Your goal. If a line in the listing below contains the word "area", count it, then please give only the number of such lines.

Exercise input.
**config.mk**
```make
export PLATFORM = sky130hd
export DESIGN_NAME = octal_dac_core
export DESIGN_NICKNAME = d
export VERILOG_FILES = /design/src/rtl/octdac_pkg.sv /design/src/rtl/octdac_serial_rx.sv /design/src/rtl/octdac_cmd_decode.sv /design/src/rtl/octdac_chan_bank.sv /design/src/rtl/octal_dac_core.sv
export SDC_FILE = /design/constraint.sdc
export NUM_CORES = 1
export LEC_CHECK = 0
export BUFFER_PORTS_ARGS = -buffer_cell sky130_fd_sc_hd__clkbuf_2
export CAP_MARGIN = 15
export CORE_MARGIN = 1
export CORE_UTILIZATION = 53
export CTS_BUF_LIST = sky130_fd_sc_hd__clkbuf_4 sky130_fd_sc_hd__clkbuf_8
export CTS_CLUSTER_DIAMETER = 100
export CTS_CLUSTER_SIZE = 8
export DETAILED_ROUTE_END_ITERATION = 10
export PLACE_DENSITY_LB_ADDON = 0.2
export SETUP_SLACK_MARGIN = 0.15
export SYNTH_ARGS = -nofsm -noshare
export SYNTH_HDL_FRONTEND = slang
export SYNTH_SLANG_ARGS = --single-unit
```
**constraint.sdc**
```tcl
create_clock -name clk -period 15.78 [get_ports clk]
set_input_delay 3.156 -clock clk [delete_from_list [all_inputs] [get_ports clk]]
set_output_delay 3.156 -clock clk [all_outputs]
set_load 0.005 [all_outputs]
```
**src/rtl/octdac_pkg.sv**
```systemverilog
package octdac_pkg;
    localparam int NUM_CH      = 8;
    localparam int CODE_W      = 12;
    localparam int CMD_W       = 4;
    localparam int FRAME_W     = CMD_W + CODE_W;
    localparam logic [CMD_W-1:0] CMD_COPY_ALL  = 4'd8;
    localparam logic [CMD_W-1:0] CMD_WRITE_ALL = 4'd9;
endpackage

```
**src/rtl/octdac_serial_rx.sv**
```systemverilog
module octdac_serial_rx #(
    parameter int FRAME_W = octdac_pkg::FRAME_W
) (
    input  logic               clk,
    input  logic               rst_n,
    input  logic               frame_n,
    input  logic               ser_clk,
    input  logic               ser_data,
    output logic               chain_out,
    output logic [FRAME_W-1:0] word_o,
    output logic               valid_o
);
    localparam int CNT_W = $clog2(FRAME_W + 2);
    localparam logic [CNT_W-1:0] CNT_FULL = CNT_W'(FRAME_W);
    localparam logic [CNT_W-1:0] CNT_SAT  = CNT_W'(FRAME_W + 1);

    // pin vector order: {frame, sclk, data}
    typedef struct packed {
        logic [2:0]         s1;
        logic [2:0]         s2;
        logic               sclk_prev;
        logic               frame_prev;
        logic [FRAME_W-1:0] shift;
        logic [CNT_W-1:0]   cnt;
        logic               chain;
        logic [FRAME_W-1:0] word;
        logic               valid;
    } rx_t;

    rx_t q, d;
    logic frame_fall, frame_rise, sclk_fall;

    always_comb begin
        d            = q;
        d.s1         = {frame_n, ser_clk, ser_data};
        d.s2         = q.s1;
        d.sclk_prev  = q.s2[1];
        d.frame_prev = q.s2[2];
        d.valid      = 1'b0;
        frame_fall   = q.frame_prev & ~q.s2[2];
        frame_rise   = ~q.frame_prev & q.s2[2];
        sclk_fall    = q.sclk_prev & ~q.s2[1];
        if (frame_fall) begin
            d.cnt = '0;
        end else if (!q.s2[2] && sclk_fall) begin
            d.shift = {q.shift[FRAME_W-2:0], q.s2[0]};
            d.chain = q.shift[FRAME_W-1];
            if (q.cnt != CNT_SAT) begin
                d.cnt = q.cnt + 1'b1;
            end
        end
        if (frame_rise) begin
            d.valid = (q.cnt == CNT_FULL);
            d.word  = q.shift;
        end
    end

    always_ff @(posedge clk or negedge rst_n) begin
        if (!rst_n) begin
            q            <= '0;
            q.s1         <= 3'b110;
            q.s2         <= 3'b110;
            q.sclk_prev  <= 1'b1;
            q.frame_prev <= 1'b1;
        end else begin
            q <= d;
        end
    end

    assign chain_out = q.chain;
    assign word_o    = q.word;
    assign valid_o   = q.valid;

    // no shifting, and so no chain movement, while the frame is closed
    assert_chain_idle_R11: assert property (@(posedge clk) disable iff (!rst_n)
        (q.s2[2] && q.frame_prev) |=> $stable(chain_out));

    // a word is only presented at a frame close
    assert_valid_at_close_R7: assert property (@(posedge clk) disable iff (!rst_n)
        valid_o |-> (q.frame_prev && $past(q.cnt) == CNT_FULL));
endmodule

```
**src/rtl/octdac_cmd_decode.sv**
```systemverilog
module octdac_cmd_decode #(
    parameter int NUM_CH = octdac_pkg::NUM_CH,
    parameter int CODE_W = octdac_pkg::CODE_W,
    parameter int CMD_W  = octdac_pkg::CMD_W,
    localparam int FRAME_W = CMD_W + CODE_W
) (
    input  logic               valid_i,
    input  logic [FRAME_W-1:0] word_i,
    output logic [NUM_CH-1:0]  wr_mask,
    output logic               copy_all,
    output logic               load_all,
    output logic [CODE_W-1:0]  data_o
);
    logic [CMD_W-1:0] cmd;

    assign cmd      = word_i[FRAME_W-1 -: CMD_W];
    assign data_o   = word_i[CODE_W-1:0];
    assign copy_all = valid_i && (cmd == octdac_pkg::CMD_COPY_ALL);
    assign load_all = valid_i && (cmd == octdac_pkg::CMD_WRITE_ALL);

    for (genvar i = 0; i < NUM_CH; i++) begin : g_sel
        assign wr_mask[i] = valid_i &&
            ((cmd == CMD_W'(i)) || (cmd == octdac_pkg::CMD_WRITE_ALL));
    end
endmodule

```
**src/rtl/octdac_chan_bank.sv**
```systemverilog
module octdac_chan_bank #(
    parameter int NUM_CH = octdac_pkg::NUM_CH,
    parameter int CODE_W = octdac_pkg::CODE_W
) (
    input  logic                     clk,
    input  logic                     arst_n,
    input  logic                     xfer_n,
    input  logic [NUM_CH-1:0]        wr_mask,
    input  logic                     copy_all,
    input  logic                     load_all,
    input  logic [CODE_W-1:0]        data_i,
    output logic [NUM_CH*CODE_W-1:0] dac_flat
);
    typedef struct packed {
        logic [1:0]                   xs;
        logic [NUM_CH-1:0][CODE_W-1:0] stage;
        logic [NUM_CH-1:0][CODE_W-1:0] dac;
    } bank_t;

    bank_t q, d;
    logic  follow;

    always_comb begin
        d      = q;
        d.xs   = {q.xs[0], xfer_n};
        follow = ~q.xs[1];
        for (int i = 0; i < NUM_CH; i++) begin
            if (wr_mask[i]) begin
                d.stage[i] = data_i;
            end
            if (load_all) begin
                d.dac[i] = data_i;
            end else if (copy_all || follow) begin
                d.dac[i] = q.stage[i];
            end
        end
    end

    always_ff @(posedge clk or negedge arst_n) begin
        if (!arst_n) begin
            q    <= '0;
            q.xs <= 2'b11;
        end else begin
            q <= d;
        end
    end

    for (genvar i = 0; i < NUM_CH; i++) begin : g_out
        assign dac_flat[i*CODE_W +: CODE_W] = q.dac[i];
    end

    // outputs hold while transfer is released and no copy or broadcast arrives
    assert_out_hold_R3: assert property (@(posedge clk) disable iff (!arst_n)
        (q.xs[1] && !copy_all && !load_all) |=> $stable(dac_flat));

    // staging registers change only on a decoded write
    assert_stage_hold_R7: assert property (@(posedge clk) disable iff (!arst_n)
        (wr_mask == '0) |=> $stable(q.stage));

    // at most one channel per single write, unless broadcasting
    assert_single_write_R2: assert property (@(posedge clk) disable iff (!arst_n)
        load_all || $onehot0(wr_mask));

    // transparent transfer tracks staging with one cycle of lag
    assert_follow_R8: assert property (@(posedge clk) disable iff (!arst_n)
        (!q.xs[1] && !load_all) |=> (q.dac == $past(q.stage)));

    // while the clear is active every register reads zero
    always @(negedge clk) begin
        if (!arst_n) begin
            assert_wiped_R9: assert (q.stage == '0 && q.dac == '0);
        end
    end
endmodule

```
**src/rtl/octal_dac_core.sv**
```systemverilog
module octal_dac_core #(
    parameter int NUM_CH = octdac_pkg::NUM_CH,
    parameter int CODE_W = octdac_pkg::CODE_W,
    parameter int CMD_W  = octdac_pkg::CMD_W
) (
    input  logic                     clk,
    input  logic                     rst_n,
    input  logic                     frame_n,
    input  logic                     ser_clk,
    input  logic                     ser_data,
    input  logic                     xfer_n,
    input  logic                     wipe_n,
    output logic                     chain_out,
    output logic [NUM_CH*CODE_W-1:0] dac_code
);
    localparam int FRAME_W = CMD_W + CODE_W;

    logic [FRAME_W-1:0] word;
    logic               word_vld;
    logic [NUM_CH-1:0]  wr_mask;
    logic               copy_all;
    logic               load_all;
    logic [CODE_W-1:0]  data;
    logic               bank_rst_n;

    assign bank_rst_n = rst_n & wipe_n;

    octdac_serial_rx #(.FRAME_W(FRAME_W)) u_rx (
        .clk       (clk),
        .rst_n     (rst_n),
        .frame_n   (frame_n),
        .ser_clk   (ser_clk),
        .ser_data  (ser_data),
        .chain_out (chain_out),
        .word_o    (word),
        .valid_o   (word_vld)
    );

    octdac_cmd_decode #(.NUM_CH(NUM_CH), .CODE_W(CODE_W), .CMD_W(CMD_W)) u_dec (
        .valid_i  (word_vld),
        .word_i   (word),
        .wr_mask  (wr_mask),
        .copy_all (copy_all),
        .load_all (load_all),
        .data_o   (data)
    );

    octdac_chan_bank #(.NUM_CH(NUM_CH), .CODE_W(CODE_W)) u_bank (
        .clk      (clk),
        .arst_n   (bank_rst_n),
        .xfer_n   (xfer_n),
        .wr_mask  (wr_mask),
        .copy_all (copy_all),
        .load_all (load_all),
        .data_i   (data),
        .dac_flat (dac_code)
    );
endmodule

```
==> results of run 1 <==
==> layer usage <==
layer / vias to the layer above / global-route usage [%]
li1: 2777 / -
met1: 3323 / 33.76
met2: 197 / 38.13
met3: 45 / 4.795
met4: 0 / 10.47
met5: - / 0
==> path summary, 6_finish.rpt <==
kind / endpoint / start / depth (start not counted) / slack, ns
max: u_bank.q[145] / rst_n / 4 / 11.20
min in group asynchronous: u_bank.dac_flat[17] / wipe_n / 2 / 2.71
min reg2reg: u_rx.q[41] / u_rx.d[41] / 0 / 0.35
max in group clk: dac_code[47] / u_bank.dac_flat[47] / 1 / 11.54
max reg2reg: u_bank.dac_flat[73] / u_rx.word_o[15] / 3 / 12.89
min: u_rx.q[41] / u_rx.d[41] / 0 / 0.35
==> power groups by stage <==
stage | Clock [uW] | Sequential [uW] | Combinational, uW
5_1_grt | 486 | 692 | 90.9
4_1_cts | 460 | 688 | 83.4
6_report | 450 | 689 | 82.4
3_5_place_dp | 0 | 699 | 83.2
3_3_place_gp | 0 | 698 | 80.4
2_1_floorplan | 0 | 668 | 84.5
==> worst reg2reg max path, delay by kind of cell (launching register included) <==
kind | cells | cell delay, ns
AO/OA/AOI/OAI | 1 | 0.33
flip-flops | 1 | 0.63
AND/OR/NAND/NOR | 2 | 1.84
==> registers in the layout (all words and copies together) (netlist names) <==
register / flops
u_bank.d: 1
u_bank.dac_flat: 96
u_bank.q: 97
u_rx.chain_out: 1
u_rx.d: 5
u_rx.q: 24
u_rx.valid_o: 1
u_rx.word_o: 16
==> synth_stat cells, types with 3 or more instances <==
| master | count | area, um2 |
|---|---|---|
| o21ai_0 | 92 | 460.4 |
| nor4bb_1 | 3 | 30.03 |
| buf_2 | 15 | 75.07 |
| buf_1 | 3 | 11.26 |
| and3b_1 | 4 | 35.03 |
| ha_1 | 3 | 37.54 |
| clkbuf_1 | 31 | 116.4 |
| mux2_2 | 124 | 1396 |
| dfrtp_1 | 233 | 5831 |
| a32oi_2 | 10 | 162.7 |
| nand2b_1 | 3 | 18.77 |
| o21ai_1 | 9 | 45.04 |
| a2bb2oi_1 | 96 | 840.8 |
| dfstp_2 | 8 | 210.2 |
| mux2_1 | 5 | 56.30 |
| nand3b_1 | 3 | 22.52 |
| nor2b_1 | 4 | 25.02 |
| nand3_1 | 3 | 15.01 |
| inv_1 | 4 | 15.01 |
| buf_4 | 104 | 780.8 |
| buf_6 | 6 | 67.56 |
| nand2_1 | 6 | 22.52 |
| xor2_1 | 3 | 26.28 |
==> layout make-up <==
cell class              count  area, um2
flip-flops and latches    241       6041
multi-input cells         394       3431
inverters                   4      15.01
repair buffers            115      629.4
fillers                  1612       8437
clock inverters             3      23.77
clock buffers              43      554.3
well taps                 265      331.6
==> logic make-up after synthesis <==
logic type | after synthesis | synth area share, %
XOR/XNOR | 3 | 0.2498
AND/OR/NAND/NOR | 45 | 3.116
adder cells (fa/ha/maj) | 3 | 0.3568
AO/OA/AOI/OAI | 214 | 14.91
buffers and inverters | 163 | 10.13
flip-flops | 241 | 57.42
multiplexers | 129 | 13.81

Response below. 3